Otra cosa es el argumento, que se escucha frecuentemente, de que los ciudadanos actuales no saben muy bien lo que sucedió en el pasado, no han sido instruidos suficientemente acerca de lo ocurrido. Si es así, la respuesta es sencilla: que se molesten y esfuercen por enterarse, puesto que los medios están al alcance de cualquiera. Y si el problema es educativo, basta con educar en lo que ahora parece que se desatiende en la escuela (claro que ¿dónde quedaría la historia particular y ombliguista de nuestro pueblecito si se empieza a hablar de la de España?).

¿Será entonces que existe un déficit moral en nuestra sociedad, que no nos hemos molestado como sociedad en elaborar un canon comprensivo de nuestro pasado, que lo tenemos todavía abierto y supurando, que precisamos de una comisión con baño de lágrimas incluido para orientarnos y hacer las paces con el pasado? Esto parece sugerir Sánchez al pedir que la comisión establezca una «versión de país» del pasado, algo así como que fije un canon definitivo que sane nuestras heridas.

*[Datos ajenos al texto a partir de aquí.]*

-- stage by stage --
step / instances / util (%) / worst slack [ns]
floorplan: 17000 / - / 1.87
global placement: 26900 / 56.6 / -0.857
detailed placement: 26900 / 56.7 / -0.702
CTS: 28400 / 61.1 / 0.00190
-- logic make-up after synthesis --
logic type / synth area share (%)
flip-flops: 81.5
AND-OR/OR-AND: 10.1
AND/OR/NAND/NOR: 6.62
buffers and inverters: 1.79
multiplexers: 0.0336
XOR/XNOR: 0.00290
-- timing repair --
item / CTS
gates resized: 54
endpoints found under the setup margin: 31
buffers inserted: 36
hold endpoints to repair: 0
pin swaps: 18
File: flow/config.mk
export PLATFORM = sky130hd
export DESIGN_NAME = led_cercle
export DESIGN_NICKNAME = led_cercle
export VERILOG_FILES = /design/flow/design.v
export SDC_FILE = /design/flow/constraint.sdc
export NUM_CORES = 4
export LEC_CHECK = 1
export CORE_UTILIZATION = 40
File: flow/constraint.sdc
current_design led_cercle

set clk_period 5.8
set clk_io_pct 0.2

create_clock -name clk0 -period $clk_period [get_ports {clk}]

set non_clock_inputs [all_inputs -no_clocks]
set_input_delay [expr $clk_period * $clk_io_pct] -clock clk0 $non_clock_inputs
set_output_delay [expr $clk_period * $clk_io_pct] -clock clk0 [all_outputs]
File: flow/design.v
module led_cercle (
    input  wire clk , rst_n,
    output wire [15:0] led 
);
reg [15:0] led_reg;
localparam idle             = 4'b0000;
localparam statu_left_right = 4'b0001;
localparam statu_right_left = 4'b0010;
localparam statu_mid_side   = 4'b0100;
localparam statu_side_mid   = 4'b1000;
localparam statu_end        = 4'b1010;
reg [3:0] statu , statu_next ;
always @(posedge clk or negedge rst_n) begin
    if (!rst_n) begin
        statu_next <= idle;
        statu      <= idle;
    end else begin
        statu <= statu_next;
        case (statu)
            idle:begin
                if (led_reg == {{1'b1},{15{1'b0}}}) begin
                    statu_next <= statu_left_right;   
                end
            end
            statu_left_right:begin
              if (led_reg[0] == 1 ) begin
                statu_next <= statu_right_left;
              end else begin
                statu_next <= statu_next;
              end
            end
            statu_right_left:begin
               if (led_reg[15] == 1 ) begin
                statu_next <= statu_mid_side;
              end else begin
                statu_next <= statu_next;
              end
            end
            statu_mid_side:begin
              if (led_reg[15] == 1 && led_reg[0] == 1 ) begin
                statu_next <= statu_side_mid;
              end else begin
                statu_next <= statu_next;
              end
            end
            statu_side_mid:begin
              if (led_reg[7] == 1 && led_reg[8] == 1 ) begin
                statu_next <= idle;
              end else begin
                statu_next <= statu_next;
              end
            end
        endcase
    end
end
localparam counter_number = 50;
reg [25:0] counter ;
reg counter_fleg;
always @(posedge clk or negedge rst_n) begin
    if (!rst_n) begin
        counter <= 26'b0;
        counter_fleg <= 1'b0;
    end else begin
        if (counter == counter_number) begin
            counter <= 26'b0;
            counter_fleg <= 1'b1;
        end else begin
            counter <= counter + 1'b1;
            counter_fleg <= 1'b0;
        end
    end
end
reg [1:0]first_come;
always @(posedge clk or negedge rst_n) begin
    if (!rst_n) begin
        led_reg <= 16'b0;
        first_come <= 2'b0;
    end else if(counter_fleg) begin
        case (statu)
            idle:begin
                led_reg <= {{1'b1},{15{1'b0}}};
            end
            statu_left_right:begin
                led_reg <= {led_reg[0],led_reg[15:1]};
            end
            statu_right_left:begin
                led_reg <= {led_reg[14:0],led_reg[15]};
            end
            statu_mid_side:begin
                if (first_come == 2'b01) begin
                    led_reg[15:8] <={led_reg[14:8],led_reg[15]} ;
                    led_reg[7:0]  <= {led_reg[0],led_reg[7:1]};
                end else begin
                    led_reg [15:8]  <= {{7{1'b0}},1'b1};
                    led_reg [7:0]   <= {1'b1,{7{1'b0}}};
                    first_come <= 2'b01;
                end
            end
            statu_side_mid:begin
                if (first_come == 2'b10) begin
                    led_reg[15:8] <={led_reg[8],led_reg[15:9]} ;
                    led_reg[7:0]  <= {led_reg[6:0],led_reg[7]};
                end else begin
                    led_reg [15:8]  <= {1'b1,{7{1'b0}}};
                    led_reg [7:0]   <= {{7{1'b0}},1'b1};
                    first_come <= 2'b10;
                end
            end
        endcase
    end
end
assign led = led_reg;
endmodule
File: flow/run.sh
#!/bin/bash
# OpenROAD 26Q1-2900-gdf79404cd8, Yosys 0.63+post, stock flow scripts
make -C /OpenROAD-flow-scripts/flow DESIGN_CONFIG=/design/flow/config.mk WORK_HOME=/design/flow/orfs finish
==> out/results.tsv <==
metric	value	unit
Post-route DRC	0	
Ant. Diodes	0	
CTS root buffer	clkbuf_8	
critical setup path kind	reg2out	
storage element area	1330	µm²
Yosys Chip Area	2720	µm²
RSZ-0062 raised after global routing	false	
Layout fillers	610	
Final Hold Fails	0	
Die W	84.5	µm
metal2 WL	2440	µm
post-synth top area cell	dfrtp_1	
routed len/inst	14.4	µm
final setup vio count	0	
Finished Layout Cells	365	
R2R setup slack	3.53	ns
number of hold buffers added after cts	0	
Final Critical Period	2.57	ns
WL final	5250	µm
# port buffers	17	
TNS Setup	0	ns
Pwr Total	591	µW
Final Wtd Congestion	0.820	
Hold WC Path Type	reg2reg	
CTS resizes	0	
Placed Cells	357	
largest net degree at the start of global routing	54	
DRT iter0 DRCs	128	
via count of the first global-routing pass	1918	
outcome	completed	
YS warnings	1	
worst skew pair latency	0.31	ns
setup repair bufs after CTS	0	
Die H	84.5	µm
most numerous cell in the Yosys netlist	dfrtp_1	
share of cells above drive strength 1	9.03	%
DP Wirelength	3460	µm
CP Cell Sequence	clkdlybuf4s50_1	
WHS Path Cells	0	
Max Clk Rate	389	MHz
post-synth cell types	49	
DP Area	2940	µm²
skew final	0.00978	ns
num rows	29	
clock sinks	53	
DR vias/cell	5.60	
Overflow after GRT	0	
post-synthesis sequential area ratio	48.7	%
Worst Path Arrival	1.41	ns
area grow syn2layout	11.1	%
Pleak	0.00122	µW
top cells by count	dfrtp_1 (53), nand2_1 (30), nor2_1 (20)	
drt pass-1 iters	23	
core box area	6460	µm²
Max stage delay on crit path	0.57	ns
Seq cells post-synth	53	
Max-Cap Viols	0	
ANT nets after route	0	
Initial Util	42.2	%
Slew HR	48.3	%
required time worst endpoint	4.64	ns
Worst-path clk slew	0.10	ns
GR Util All Layers	16.2	%
OpenROAD warnings	26	
Cells after Synth	272	
initial antenna violation count	0	
first-pass GRT wire length	9300	µm
CP Depth	1	
# H-tree levels	2	
Avg Synthesized Cell Area	10.0	µm²
ys cells	272	
CP Capture Type	output pin	
peak supply drop	0.0967	mV
Slowest-stage cell, CP	dfrtp_1	
Top cells by area	dfrtp_1 (49%), xnor2_1 (6.1%), a22oi_1 (4.4%)	
top layer in use	met4	
fin area	3030	µm²
worst-margin pin slew	0.776	ns
EDFF count, synth	0	
Startpoint Class	flip-flop	
vias	2044	
Post-Syn Area	2720	µm²
chip area	7140	µm²
max reg flops	26	
Metal-1 WL	2490	µm
worst-case reg-to-reg path depth	5	
delay-heaviest family, CP	flip-flops	
Clock Tree Buf Depth	2	
fin. max-slew vios	0	
ys async rst share	100	%
CTS Buf Count	5	
most used flip-flop cell	dfrtp_1	
Cell Pwr Density	195	nW/µm²
CTS tree	yes	
Max-area cell share	48.7	%
worst-path fanout max	9	
Period Utilization, post-route	44.4	%
Comb area	1300	µm²
Ports	18	
metal3 WL	266	µm
worst path buffer plus inverter count	1	
-- where the power goes --
part           internal, µW  total [µW]  switching [µW]  leakage [µW]
combinational         0.673        7.83            7.16      0.000443
sequential              369         369               0      0.000731
clock                  86.0         214             128     0.0000445
total                   456         591             135       0.00122
-- cell type report --
type,count,share of cell area (%)
clock buffer,5,2.27
clock inverter,3,0.703
inverter,10,1.24
multi-input combinational,199,43.1
sequential,53,43.8
tap,77,3.18
timing repair buffer,18,5.71
-- through the flow --
| step | worst slack [ns] | utilization, % | hold slack [ns] |
|---|---|---|---|
| global route | 3.20 | 46.8 | 0.410 |
| detailed placement | 3.57 | 45.4 | 0.368 |
| CTS | 3.22 | 46.8 | 0.393 |
| global placement | 3.59 | 45.4 | 0.370 |
| floorplan | 4.21 | - | 0.354 |
| finish | 3.23 | 46.8 | 0.387 |
-- cell families after synthesis --
group,count (synthesis),synth area share (%)
AND/OR/NAND/NOR,113,24.3
multiplexers,3,1.19
adder cells (fa/ha/maj),2,0.919
AND-OR/OR-AND,56,13.4
XOR/XNOR,25,8.04
buffers and inverters,20,3.49
flip-flops,53,48.7
-- per-layer routing --
layer | up-vias | global-route usage, %
li1 | 1007 | -
met1 | 972 | 26.0
met2 | 58 | 25.6
met3 | 7 | 2.29
met4 | 0 | 1.69
met5 | - | 0
-- path summary, 6_finish.rpt --
check / from / to
max: led_reg[15]$_DFFE_PN0P_ / led[15]
min: statu_next[0]$_DFFE_PN0P_ / statu[0]$_DFF_PN0_
max reg2reg: statu[2]$_DFF_PN0_ / led_reg[15]$_DFFE_PN0P_
min reg2reg: statu_next[0]$_DFFE_PN0P_ / statu[0]$_DFF_PN0_
max in group asynchronous: rst_n / counter[15]$_DFF_PN0_
min in group asynchronous: rst_n / statu[0]$_DFF_PN0_
-- cells in the final DEF (no fill, tap or decap), drive strengths merged, types with 2 or more instances in the layout --
master          n
dfrtp          53
nand2          30
nor2           22
o21ai          22
xnor2          19
a22oi          16
clkdlybuf4s50  16
nor3           14
nand3          11
inv            11
nand4           9
nor4            7
a21oi           7
xor2            6
clkbuf          5
nor2b           4
a31oi           3
nand2b          3
nor4b           2
or3b            2
mux2            2
nor3b           2
a21o            2
nand3b          2
ha              2
buf             2
Power figures rest on the tool's default switching activity, not on a simulated workload.
`flow/run.sh`:
```
#!/bin/bash
# OpenROAD 26Q1-2900-gdf79404cd8, Yosys 0.63+post, stock flow scripts
make -C /OpenROAD-flow-scripts/flow DESIGN_CONFIG=/design/flow/config.mk WORK_HOME=/design/flow/orfs finish
```
`flow/config.mk`:
```
export PLATFORM = sky130hd
export DESIGN_NAME = registers
export DESIGN_NICKNAME = registers
export VERILOG_FILES = /design/flow/design.v
export SDC_FILE = /design/flow/constraint.sdc
export NUM_CORES = 4
export LEC_CHECK = 1
export CORE_UTILIZATION = 40
```
`flow/constraint.sdc`:
```
current_design registers

set clk_period 6.4
set clk_io_pct 0.2

create_clock -name clk0 -period $clk_period [get_ports {clk}]

set non_clock_inputs [all_inputs -no_clocks]
set_input_delay [expr $clk_period * $clk_io_pct] -clock clk0 $non_clock_inputs
set_output_delay [expr $clk_period * $clk_io_pct] -clock clk0 [all_outputs]
```
==> flow/design.v <==
module instruction_memory(address, instruction);
    input [31:0] address;
    output reg [31:0] instruction;
    reg [31:0] memory [0:1279];
    initial begin
        for (integer i = 0; i < 1280; i = i + 1) begin
            memory[i] = 32'b00000000000000000000000000000000;
        end
        memory[0] = 32'b00000000000000000010000010000011;  
        memory[1] = 32'b00000000000100000010000100000011;  
        memory[2] = 32'b00000000001000000010000110000011;  
        memory[3] = 32'b00000000001100000010001000000011;  
        memory[4] = 32'b00000000010000000010001010000011;  
        memory[5] = 32'b00000000010100000010001100000011;  
        memory[6] = 32'b00000010001000001000000010110011;  
        memory[8] = 32'b00000010010100100000001000110011;  
        memory[7] = 32'b01000000001100100000001000110011;  
        memory[9] = 32'b00000000010000001000000010110011;  
        memory[10] = 32'b00000010011000001100000010110011;  
        memory[11] = 32'b00001010000100000001000000100011;  
    end
    always @ * begin
        instruction = memory[address>>2];
    end
endmodule: instruction_memory
==> flow/run.sh <==
#!/bin/bash
# OpenROAD 26Q1-2900-gdf79404cd8, Yosys 0.63+post, stock flow scripts
make -C /OpenROAD-flow-scripts/flow DESIGN_CONFIG=/design/flow/config.mk WORK_HOME=/design/flow/orfs finish
==> flow/config.mk <==
export PLATFORM = sky130hd
export DESIGN_NAME = instruction_memory
export DESIGN_NICKNAME = instruction_memory
export VERILOG_FILES = /design/flow/design.v
export SDC_FILE = /design/flow/constraint.sdc
export NUM_CORES = 4
export LEC_CHECK = 1
export CORE_AREA = 10 10 70 70
export DIE_AREA = 0 0 80 80
export SYNTH_MEMORY_MAX_BITS = 65536
==> flow/constraint.sdc <==
current_design instruction_memory

set clk_period 2.7
set clk_io_pct 0.2

create_clock -name clk0 -period $clk_period

set non_clock_inputs [all_inputs -no_clocks]
set_input_delay [expr $clk_period * $clk_io_pct] -clock clk0 $non_clock_inputs
set_output_delay [expr $clk_period * $clk_io_pct] -clock clk0 [all_outputs]
==> impl.org <==
#+TITLE: Physical design notes

** GRT
- Overflow left after global routing :: 0
- Vias in the first global route :: 548
- Across every metal layer, demand over resource in global routing totals about 5%.
- Entering global routing, the biggest net connects 8 pins.
- Antenna violations before repair :: 0
- The first global-routing pass estimated roughly 2700 um of wire.

** Synthesis
- Of the synthesized area, sequential elements account for 0%.
- Yosys top cell by area :: sky130_fd_sc_hd__buf_4
- Counting distinct cell types in the post-synthesis netlist gives 22.
- Yosys chip area :: ~460 um^2
- Summed over its instances, the top area cell type makes up between 20% and 30% of the synthesized netlist area.
- Post-synthesis instance area :: roughly 460 um^2
- The cell count after synthesis came out at between 60 and 70.
- The warning tally printed by Yosys for this design is 1.
- Averaged over all synthesized cells, the footprint is around 7.1 um^2.
- Cells in synth_stat.txt :: 64
- By area the synthesized netlist is led by sky130_fd_sc_hd__buf_4, sky130_fd_sc_hd__ha_1, sky130_fd_sc_hd__a21oi_2.

** Critical path
- Looking at the setup timing report, the critical path kind is in2out.
- The worst setup path is captured at an output pin.
- According to the timing report, the critical path is launched from address[11].
- Startpoint type of the worst setup path :: input pin
- The OpenROAD report gives the critical path a required time of 2160 ps.
- Max Fanout on Critical Path :: 6
- Critical path data arrival time :: a little over 2000 ps

** Route
- The detailed router placed around 530 vias in this run.
- Iteration-0 DRC Markers :: 14
- The routed layout reports a DRC error count of 0.
- Iteration count of the initial detailed-routing pass :: 4
- Dividing the detail-routed via count by the number of cells gives approximately 3.5.
- The routed design has roughly 1700 um of wire.
- The detail route stage leaves a number of antenna-violating nets equal to 0.
- After detailed routing, the average wire length per cell comes to between 10 and 15 um.
- The final antenna diode tally reported by the flow is 0.

** Layout
- Leaving out buffers and inverters, the combinational logic in the layout accounts for about 440 um^2.
- The number of sequential cells reported for the layout is 0.
- Compared with the post-synthesis result, the final layout area differs by 105%.
- CLK BUF :: 0
- The final layout report lists a filler cell count of ~370.
- The sequential cells in the finished layout cover a total of 0 um^2.
- Per the final layout report, the fraction of cells sized above drive strength 1 comes to about a third.

** Flow run
- Max-cap violations in this run came to 0.
- Total number of warnings across the stage logs :: 58

** Floorplan
- IO Count :: roughly 64
- Chip Height :: approximately 80 um
- Count of standard-cell rows :: 21
- The floorplan step defined a core boundary enclosing between 0.003 and 0.004 mm^2.
- Die span in x :: about 80 um
- The share of the core area taken by cells at floorplan is between 10% and 20%.
- According to the floorplan report, the total die area is 0.00640 mm^2.

** Power
- Total leakage power :: around 0.5 nW
- Power density relative to cell area :: roughly 74 mW/mm^2
- Proportion of power drawn by the clock network :: 0%
- Overall power after layout :: 0.0688 mW
- Summed over all nets, the switching power comes to approximately 0.032 mW.
- Of the total power, combinational logic draws around 100%.
- Maximum vdd ir drop :: ~0.019 mV
- Sw Share :: between 40% and 50%
- Internal power :: ~0.037 mW
- Sequential share of power :: 0%

** Clock network
- Hold_buf cts :: 0

** Run status
- Outcome :: complete, no violations

** Placed design
- Dpl hpwl :: about 1400 um
- Port Buf Inserts :: 29
- Final GP Congestion :: ~0.83
- Pre-CTS setup slack :: -106 ps

** Final timing
- Post-layout min period :: approximately 2600 ps
- Summed over all failing endpoints, the final setup total negative slack is 0 ps.
- Highest Clock Rate :: about 0.38 GHz
- The critical path in the final layout is reported with a setup slack of a little under 100 ps.
- Worst-case hold slack :: 1580 ps
- Pins over their slew limit :: 0
- Final-report hold violation count :: 0
- Unrepaired setup endpoints after global routing :: no
- The final report lists the setup-violating endpoint count as 0.
- Period utilisation layout :: between 90% and 100%

** Worst hold path
- Type of the most critical hold path :: in2out
- The worst hold path begins at address[8].
## kinds of logic after synthesis
family	count (synthesis)	synth area share (%)
and+or+nand+nor	22	26.6
adders and majority gates	6	16.5
other	1	0.823
buffers and inverters	21	32.4
muxes	2	4.40
AOI/OAI and AO/OA	12	19.2
## power groups by stage
stage | sequential, mW | clock (mW) | combinational, mW
CTS | 0 | 0 | 0.0651
global route | 0 | 0 | 0.0769
finish | 0 | 0 | 0.0688
## placed cells by master (no fill, tap or decap)
master	instances
sky130_fd_sc_hd__nand2_1	5
sky130_fd_sc_hd__inv_1	1
sky130_fd_sc_hd__clkdlybuf4s50_1	12
sky130_fd_sc_hd__a22oi_2	1
sky130_fd_sc_hd__ha_1	5
sky130_fd_sc_hd__dlymetal6s2s_1	8
sky130_fd_sc_hd__a21oi_1	3
sky130_fd_sc_hd__nor2_1	3
sky130_fd_sc_hd__nand2_4	1
sky130_fd_sc_hd__a211oi_2	1
sky130_fd_sc_hd__a2bb2oi_1	1
sky130_fd_sc_hd__nor4_4	1
sky130_fd_sc_hd__dlygate4sd2_1	9
sky130_fd_sc_hd__or2_2	1
sky130_fd_sc_hd__a21oi_4	1
sky130_fd_sc_hd__nor3_4	1
sky130_fd_sc_hd__nor3_2	2
sky130_fd_sc_hd__a21oi_2	4
sky130_fd_sc_hd__nand2_2	1
sky130_fd_sc_hd__and2b_2	2
sky130_fd_sc_hd__o22a_1	1
sky130_fd_sc_hd__inv_2	2
sky130_fd_sc_hd__buf_4	10
sky130_fd_sc_hd__nor2_2	1
sky130_fd_sc_hd__nand2b_1	4
sky130_fd_sc_hd__nor3b_1	1
sky130_fd_sc_hd__conb_1	14
sky130_fd_sc_hd__buf_6	5
sky130_fd_sc_hd__mux2i_1	2
sky130_fd_sc_hd__ha_4	1
## cells in the mapped netlist
cell type and count:
sky130_fd_sc_hd__a21oi_2 4, sky130_fd_sc_hd__buf_4 16, sky130_fd_sc_hd__conb_1 1, sky130_fd_sc_hd__ha_1 6, sky130_fd_sc_hd__o22a_1 1, sky130_fd_sc_hd__nand2_1 5
sky130_fd_sc_hd__nor2_1 4, sky130_fd_sc_hd__a211oi_1 1, sky130_fd_sc_hd__nor3b_1 1, sky130_fd_sc_hd__a21oi_1 4, sky130_fd_sc_hd__a22oi_1 1, sky130_fd_sc_hd__and2b_1 2
sky130_fd_sc_hd__a2bb2oi_1 1, sky130_fd_sc_hd__or2_2 1, sky130_fd_sc_hd__inv_1 3, sky130_fd_sc_hd__nand2b_1 4, sky130_fd_sc_hd__nor3_1 3, sky130_fd_sc_hd__nor4_2 1
sky130_fd_sc_hd__buf_2 1, sky130_fd_sc_hd__buf_6 1, sky130_fd_sc_hd__mux2i_1 2, sky130_fd_sc_hd__nand2_2 1
## layout make-up
cell class / count / area share [%]
inverters: 3 / 1.20
multi-input cells: 57 / 46.7
well taps: 46 / 6.15
repair buffers: 44 / 46.0
## worst paths after layout
kind                     endpoint  slack, ps  depth (start not counted)
setup / recovery  instruction[21]        100                          6
hold / removal     instruction[8]       1580                          5
## layer usage
metal	part of all wire (%)	global-route usage (%)	routed length (um)	vias to the layer above
met1	45	6.72	772	236
met4	0	0	0	0
met5	0	0	0	-
li1	-	-	-	264
met2	43	8.03	744	25
met3	12	1.59	198	0
## metrics by stage
step                instance area (um^2)  std cells  utilization, %
finish                               936        150            27.4
floorplan                            504         77               -
CTS                                  876        149            25.6
global placement                     798        145            23.4
detailed placement                   798        145            23.4
global route                         936        150            27.4
## timing repair
item,in CTS,in global routing
pin swaps,4,4
cloned,1,0
buffers inserted,3,1
resized,21,18
endpoints found under the setup margin,16,11
## worst max-delay path: stages
cell,delay (ps)
sky130_fd_sc_hd__dlygate4sd2_1,260
sky130_fd_sc_hd__nor4_4,390
sky130_fd_sc_hd__nand2_4,150
sky130_fd_sc_hd__buf_6,160
sky130_fd_sc_hd__a21oi_2,90
sky130_fd_sc_hd__clkdlybuf4s50_1,470
Power figures rest on the tool's default switching activity, not on a simulated workload.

Esta propuesta supone tanto como ignorar que la Guerra Civil no acabó ayer (¡ay, el adanismo sanchesco!), sino que, muy por el contrario, pasaron después de ella cuarenta años de pesada digestión social de lo sucedido. Bajo la dictadura para muchos, en el exilio para otros, pero digestión e interpretación social en todo caso. Cuarenta años. Y que de esta digestión salió un dictamen casi unánime (muy nítido entre los exiliados y más soterrado en el interior): «nunca más». Y salió también una propuesta política concreta acerca del manejo de ese pasado: condena, amnistía y reconciliación nacional. Con ello se hizo la Transición. Ese fue el dictamen de los protagonistas y sus hijos y con ello se edificó el período más libre y más fructífero de nuestra historia. Lo cual demuestra lo acertado del diagnóstico y de la terapia.

¿Tiene sentido pedir ahora a unas tropas de expertos que establezcan un nuevo dictamen histórico y moral? ¿Podría modificar en algo aquel que las generaciones que lo vivieron pronunciaron hace ya cuarenta años? ¿Podría ser más fructífero? ¿Y más auténtico? ¿Valdría socialmente? ¿Para qué exactamente? ¿No es más cierto que para poder cerrar las heridas como se anuncia que se va a hacer acaba por ser necesario… reabrirlas primero?

El pasado tiene muchos usos, como saben bien los historiadores. Y no todos son positivos. También sirve para distraer la atención de una sociedad sumiéndola en querellas ya superadas por los propios actores de ese pasado. Es privilegio de cada época traer de nuevo el pasado a escena y volver a agitarlo para reconstruirlo. Pero también lo es negarse a ello y limitarse a sacar físicamente los restos de sus tumbas. No para pasearlos de nuevo, sino para enterrarlos cómo y donde toca, por fin. Yo creo que eso es lo que desea la sociedad mayoritariamente y que su indiferencia ante el paseo de Franco lo demuestra. Lo otro es política presentista de baja calidad.